Now I read that and was extremely skeptical. Surely even the Libertarians wouldn’t have been so tone-deaf as to go out on a limb, on an issue that hardly flowed directly from their principles, in a way that would guarantee electoral suicide at that time? Well, if you click the link, it goes to a Ralph Raico essay titled, “Gay Rights: A Libertarian Approach.” As I certainly expected, it focused on protecting vulnerable minorities from State violence as punishment for consensual acts, positions which clearly do flow naturally from libertarian principles. Raico’s essay has ONE OCCURRENCE of the word “marriage,” and here it is (when Raico summarized the positions in the 1976 pamphlet): “Repeal of legislation prohibiting unions between members of the same sex, and the extension to such unions of all legal rights and privileges presently enjoyed by partners in heterosexual marriages.”

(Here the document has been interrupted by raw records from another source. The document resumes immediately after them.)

From an optimization exercise on the open Yosys and OpenROAD flow, aimed at small area and a short achievable clock period; shortcuts taken in it are not production practice.
At most, simulation tests tie the RTL to the original design; equivalence was not proved.
The flow treats the clock pin as an ideal source. Dropping or thinning the clock tree relies on that and would not hold on a real chip.
No activity file was given, so power comes from the tool's default toggle rates.

## elem_combine
module elem_combine (
    input  wire        clk,
    input  wire        rst,         
    input  wire        in_valid,
    input  wire [1:0]  in_op,       
    input  wire [2:0]  in_type,     
    input  wire [31:0] in_a,        
    input  wire [31:0] in_x,        
    output reg         out_valid,
    output reg  [31:0] out_res,
    output reg         out_nan,     
    output reg         out_ovf,     
    output reg         out_bad      
);
Size in the first run: roughly 2400 cells after synthesis, roughly 230 flip-flops, ~110 I/O pins, ~16000 µm² of cells after synthesis.
clock: 25.0 ns
lec_check: 0
abc_area: 1
cap_margin: 20
core_margin: 2
core_utilization: 60
place_density: 0.7
slew_margin: 20
standard.sh (not shown) runs the stock make flow with config.mk's settings and CLKGATE_MAP_FILE= SYNTH_SCRIPT=/design/flow/synth_recipe.tcl, a recipe that flattens the netlist after the stock synthesis.
==> flow/flow/run.sh <==
#!/bin/bash
# Standard layout (standard.sh) with three changes:
#  - port buffers are buf_1 cells (the resizer upsizes those that need it)
#  - the clock tree is built by flow/mycts.tcl (a balanced two-level tree:
#    clock port -> MYCTS_ROOTS root buffers -> leaf buffers -> flip-flops),
#    sourced through ORFS's PRE_CTS_TCL hook in place of TritonCTS
#  - the resizer's setup repair aims for SETUP_SLACK_MARGIN of slack
set -euo pipefail
W=$PWD
export SETUP_SLACK_MARGIN=19.2
export BUFFER_PORTS_ARGS="-buffer_cell sky130_fd_sc_hd__buf_1"
export PRE_CTS_TCL=$W/flow/mycts.tcl
export MYCTS_PER_LEAF=22
export MYCTS_ROOTS=4
bash standard.sh > standard.log 2>&1
Other scripts of this flow, unchanged in this note and not shown: flow/flow/mycts.tcl
The first run completed without violations.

At first it sounds like the Libertarian candidates in 1976 were all campaigning on a platform of gay marriage, doesn’t it? But read it again. That’s not what it says. Rather, it says members of the same sex should be legally allowed to form unions which enjoy the same legal rights and privileges afforded to heterosexuals when they marry.

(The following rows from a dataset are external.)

This design comes from an exercise in tuning for small area, a short achievable clock period and few clock cycles on the open sky130 flow, not from production work.
Only simulation tests tie the RTL to the original design; equivalence was not proved.
Power is estimated from default activity; no workload was simulated.

==> flow/design.v (excerpt) <==
module frer_rec (
    input             clk,
    input             rst,
    input             in_valid,
    output reg        in_ready,
    input      [2:0]  in_op,
    input      [1:0]  in_flow,
    input             in_tagged,
    input      [15:0] in_seq,
    input      [31:0] in_now,
    input      [3:0]  in_addr,
    input      [31:0] in_data,
    output reg        out_valid,
    input             out_ready,
    output reg        out_pass,
    output reg [31:0] out_data
);
Settings: LEC_CHECK=0, CAP_MARGIN=20, CORE_MARGIN=2, CORE_UTILIZATION=40, SLEW_MARGIN=20; clock period 15.0 ns.
standard.sh (not shown) runs the stock make flow with config.mk's settings and CLKGATE_MAP_FILE= SYNTH_SCRIPT=/design/flow/synth_recipe.tcl, a recipe that flattens the netlist after the stock synthesis.
==> flow/flow/run.sh <==
#!/bin/bash
# The standard layout (standard.sh), with two changes passed to ORFS
# through the environment: timing repair aims for extra setup slack
# (flow/margin.txt, ns) and clock tree synthesis takes the options in
# flow/cts_args.txt. make's full output goes to make_finish.log; ORFS
# keeps each step's own log under orfs/logs.
set -euo pipefail
export SETUP_SLACK_MARGIN="$(cat flow/margin.txt)"
if [[ -s flow/cts_args.txt ]]; then
  export CTS_ARGS="$(cat flow/cts_args.txt)"
fi
bash standard.sh > make_finish.log 2>&1
==> flow/flow/cts_args.txt <==
-sink_clustering_enable -repair_clock_nets -dont_use_dummy_load -buf_list sky130_fd_sc_hd__clkbuf_8 -sink_clustering_size 14 -sink_clustering_max_diameter 60
==> flow/flow/margin.txt <==
10
The first run finished clean.
Testbench counts at the start, summed over its fixed seeds: cycles 24,729.
Change:
==> flow/flow/margin.txt (replaced) <==
9.8
First-iteration DRC count went up by 4.1%.
Design area decreases by 0.41%.
Core utilization drops by 0.18 points.
Total power hardly moves.
Via count drops by 0.90%.
Clock power barely changes.
Sequential share of layout area rose by 0.22 points.
Register-to-register slack hardly moves.
Sequential power barely changes.
Final cell count barely changes.
Routed wire length came out lower by 0.68%.

* * *

frer_rec, a different RTL version from the one above (not shown whole).
Size in the first run: roughly 140000 µm² of cells after synthesis.
Design frer_rec, start of the top module:
module frer_rec (
    input             clk,
    input             rst,
    input             in_valid,
    output reg        in_ready,
    input      [2:0]  in_op,
    input      [1:0]  in_flow,
    input             in_tagged,
    input      [15:0] in_seq,
    input      [31:0] in_now,
    input      [3:0]  in_addr,
    input      [31:0] in_data,
    output reg        out_valid,
    input             out_ready,
    output reg        out_pass,
    output reg [31:0] out_data
);
clock: 15.0 ns
lec_check: 0
cap_margin: 20
core_margin: 2
core_utilization: 40
slew_margin: 20
==> flow/flow/margin.txt <==
10.6
Scripts as last shown in full above: flow/flow/run.sh, flow/flow/cts_args.txt
Testbench counts at the start, summed over its fixed seeds: cycles 24,729.
==> next run, changes <==
==> flow/flow/margin.txt (replaced) <==
10.4
Clock-buffer cell count is lower by 4.
Via count barely changes.
Global-route usage decreases by 0.32 points.
Sequential share of layout area climbs by 0.46 points.
Area after synthesis does not change.

* * *

Another version of the RTL of frer_rec (not shown whole).
Size in the first run: ~11,000 cells after synthesis, ~2,900 flip-flops, ~130 I/O pins, roughly 0.14 mm² of cells after synthesis.
==> flow/config.mk <==
export PLATFORM = sky130hd
export DESIGN_NAME = frer_rec
export DESIGN_NICKNAME = frer_rec
export VERILOG_FILES = /design/flow/design.v
export SDC_FILE = /design/flow/constraint.sdc
export NUM_CORES = 4
export LEC_CHECK = 0
export CAP_MARGIN = 20
export CORE_MARGIN = 2
export CORE_UTILIZATION = 40
export SLEW_MARGIN = 20
==> flow/constraint.sdc <==
create_clock -name core_clock -period 15.0 [get_ports {clk}]
set_input_delay 3.0000 -clock core_clock [delete_from_list [all_inputs] [get_ports {clk}]]
set_output_delay 3.0000 -clock core_clock [all_outputs]
set_load 0.01 [all_outputs]
run.sh (not shown) runs the stock make flow with config.mk's settings and CLKGATE_MAP_FILE= SYNTH_SCRIPT=/design/flow/synth_recipe.tcl, a recipe that flattens the netlist after the stock synthesis.
Stock flow here: none of the scripts above is used.
The baseline passed the timing, design-rule and antenna checks.
Testbench counts at the start, summed over its fixed seeds: cycles 24,729.
Edit:
==> flow/flow/run.sh (new file) <==
#!/bin/bash
# Standard layout, with timing repair aiming for extra setup slack.
set -euo pipefail
MARGIN=$(cat flow/margin.txt)
sed "s/\"\\\${@:-finish}\"/SETUP_SLACK_MARGIN=$MARGIN \"\${@:-finish}\"/" standard.sh > standard_margin.sh
grep -q "SETUP_SLACK_MARGIN=$MARGIN" standard_margin.sh
bash standard_margin.sh > make_finish.log 2>&1
==> flow/flow/margin.txt (new file) <==
10
==> flow/standard.sh (new file) <==
#!/bin/bash
# synth_recipe.tcl (not shown) runs the flow's synth.tcl, then flattens the netlist and writes it again
# the make line also repeats each setting of config.mk as NAME=value (left out here)
make -C /OpenROAD-flow-scripts/flow DESIGN_CONFIG=/design/flow/config.mk WORK_HOME=/design/flow/orfs CLKGATE_MAP_FILE= SYNTH_SCRIPT=/design/flow/synth_recipe.tcl "${@:-finish}"
removed: flow/run.sh
Non-clock buffer count rises by 399.
Area after synthesis is unchanged.
Hold slack degrades by 0.0038 ns.
Worst setup slack gets better by 1.9 ns.
Critical path depth rises by 3.

static timing again, ports no longer ideal:
How much do the figures lean on ideal ports? The routed layouts below were timed once more, with nothing changed but the port constraints.
Step 1 assumes that a clkbuf_16 drives the clock port and a buf_2 every other input.
Step 2 moves the port delays by t, midway between the first and last clock arrival at a register: inputs arrive t later, outputs are due t later. That takes back most of the time a late clock gives input paths.
Slacks: ideal / step 1 / step 2; pairs: ideal / step 1.
| run | t, ns | setup slack, ns | worst setup path at the end | latest minus earliest clock arrival (ns) | worst data-port slew with drivers (ns) |
|---|---|---|---|---|---|
| the first run of note 1 | 1.128 | 9.883 / 9.883 / 9.691 | input to register | 0.209 / 0.210 | 0.08 |
| the second run of note 1 | 1.121 | 9.896 / 9.818 / 9.663 | input to register | 0.225 / 0.225 | 0.14 |
| the first run of note 2 | 1.130 | 10.181 / 10.108 / 10.102 | input to register | 0.182 / 0.182 | 0.15 |
| the second run of note 2 | 1.143 | 10.111 / 10.051 / 10.111 | register to register | 0.166 / 0.166 | 0.10 |
| the first run of note 3 | 1.027 | 7.763 / 7.763 / 7.763 | register to register | 0.088 / 0.088 | 0.24 |
| the second run of note 3 | 1.021 | 9.648 / 9.648 / 9.022 | input to register | 0.068 / 0.068 | 0.17 |
After both steps setup and hold are still met in every run listed. The setup slack of the second run of note 3, which loses most, moves by 0.000 ns with the drivers and by -0.626 ns with both steps.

People who are older than me can tell me I’m wrong, but I’m reading that as saying something like, “The State shouldn’t impose a higher tax burden on two men who want to be romantic partners for life, than for a man and woman who are married.” I don’t see that saying, “The Justice of the Peace should issue a marriage license to two men who request it.”
==> I saw several libertarians–ranging from younger “cool kids” to older icons–mock those who worried that the Supreme Court ruling would lead to a loss of liberty for Christians. Well, check out Felix Salmon’s thoughts, and the principles he espouses (not just his particular policy recommendation).
==> Steve Horwitz had a piece in USA Today where he laughed at people warning of social decay from SSM, going back to those who worried in the past whenever society’s notion of marriage changed. Horwitz writes: “It’s true that the divorce rate has risen since the 1950s, but it leveled off in the 1980s and has slowly fallen over the past two decades as people have adjusted to changes in gender roles and marriage.”
What’s weird, though, is that if you click the link, you’ll see it’s to a piece announcing a new study that says Horwitz’s description is false, and that when the researchers in the new study “controlled for changes in the age composition of the married population…they found that the age-standardized divorce rate has actually risen by an astonishing 40 percent” since the 1980s. Here’s the graphic from the article Horwitz linked to, in a piece making fun of people who warned in the past that marriage was in trouble:
As this chart shows, people aged 55-59 had a failed-marriage rate (specifically, percentage of ever-married who were ever divorced or separated) of about 18% in 1970, but about 46% in 2010. That’s an increase of more than 150%. What would have had to happen to validate the fears of people who didn’t like Elvis shaking his hips on national TV? Would the divorce rate of his fans have had to triple? (The article also explains that the rate among younger people hasn’t continually risen, but only because they are shacking up now instead of getting married.)
==> Please do not interpret my reaction to Horwitz’s column as an endorsement of colored vs. white water fountains, etc. I am simply pointing out that the level of argument I’ve seen on this topic has been quite low (which is why I feel I have to say something). If progressives had started the hashtag “#HealthWins” after the SCOTUS ruling on ObamaCare, I’m sure the people at Reason et al. would understand why that was a rather useless way to frame the policy dispute. So at least you know how some of us feel when we were bombarded with “#LoveWins.”